From across the room, she spoke, for the first time. “You’ll never understand, Mr. Levine,” she said. That young voice, so cold and adult and emotionless, speaking out contemptuously to him in the dark.
And all at once he could see the way it had been with Walker. Somnolent in the bed, listening to the frail fluttering of the weary heart, as Levine often lay at night, listening and wondering. And suddenly that shriek, out of the mid-afternoon stillness, coming from nowhere and everywhere, driving in at him—
Levine shivered. “No,” he said. “It’s you who don’t understand. To steal a book, to snuff out a life, to you they’re both the same. You don’t understand at all.”
She spoke again, the same cold contempt still in her voice. “It was bad enough when it was only her. Don’t do this, don’t do that. But then she had to marry him, and there were two of them watching me all the time, saying no no no, that’s all they ever said. The only time I could ever have some peace was when I was at my grandmother’s.”
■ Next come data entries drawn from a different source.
## config.mk

```make
export PLATFORM = sky130hd
export DESIGN_NAME = io_irq_top
export DESIGN_NICKNAME = d
export VERILOG_FILES = /design/src/logic/io_irq_pkg.sv /design/src/logic/io_irq_top.sv /design/src/logic/interrupter.sv /design/src/logic/io_timer.sv /design/src/logic/uart_rx_fsm.sv
export VERILOG_INCLUDE_DIRS = /design/src /design/src/logic
export SDC_FILE = /design/constraint.sdc
export NUM_CORES = 1
export LEC_CHECK = 0
export BUFFER_PORTS_ARGS = -buffer_cell sky130_fd_sc_hd__clkbuf_2
export CORE_AREA = 2 2 131 133
export CTS_CLUSTER_DIAMETER = 100
export CTS_CLUSTER_SIZE = 40
export DETAILED_ROUTE_END_ITERATION = 10
export DIE_AREA = 0 0 133 135
export GPL_TIMING_DRIVEN = 1
export PLACE_DENSITY_LB_ADDON = 0.05
export SETUP_SLACK_MARGIN = 0.5
export SYNTH_ARGS = -nofsm -noshare
export SYNTH_HDL_FRONTEND = slang
export SYNTH_HIERARCHICAL = 1
export SYNTH_SLANG_ARGS = --single-unit
```

## constraint.sdc

```tcl
create_clock -name clk -period 3 [get_ports clk]
set_input_delay 0.6 -clock clk [delete_from_list [all_inputs] [get_ports clk]]
set_output_delay 0.6 -clock clk [all_outputs]
set_load 0.02 [all_outputs]
```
“Is that why?” He could hear again the baby crying, the gigantic ego of the very young, the imperious demand that they be attended to. And in the place of terror, he now felt only rage. That this useless half-begun thing should kill, and kill—
“Do you know what’s going to happen to you?” he asked her. “They won’t execute you, you’re too young. They’ll judge you insane, and they’ll lock you away. And there’ll be guards and matrons there, to say don’t do this and don’t do that, a million million times more than you can imagine. And they’ll keep you locked away in a little room, forever and ever, and they’ll let you do nothing you want to do, nothing.”
He moved now, feeling his way around the chair, reaching out to touch the wall, working his way carefully toward the door. “There’s nothing you can do to me now,” he said. “Your bag of tricks won’t work, and I won’t drink the poison you fed your mother. And no one will believe the suicide confession you forged. I’m going to phone the precinct, and they’ll come and get you, and you’ll be locked away in that tiny room, forever and ever.”
The flashlight hit the floor with a muffled thud, and then he heard her running, away from him, deeper into the apartment. He crossed the room with cautious haste, hands out before him, and felt around on the floor till his fingers blundered into the flashlight. He picked it up, clicked it on, and followed.
He found her in her mother’s bedroom, standing on the window sill. The window was wide open, and the December wind keened into the room. The dead woman lay reposed on the bed, the suicide note conspicuous on the nightstand. He shone the light full on the girl, and she warned him, “Stay away. Stay away from me.”
He walked toward her. “They’ll lock you away,” he said. “In a tiny, tiny room.”
“No, they won’t!” And she was gone from the window.
Levine breathed, knowing what he had done, that he had made it end this way. She hadn’t ever understood death, and so it was possible for her to throw herself into it. The parents begin the child, and the child ends the parents. A white rage flamed in him at the thought.
He stepped to the window and looked down at the broken doll on the sidewalk far below. In another apartment, above his head, a baby wailed, creasing the night. Make way, make way.
He looked up. “We will,” he whispered. “We will. But in our own time. Don’t rush us.”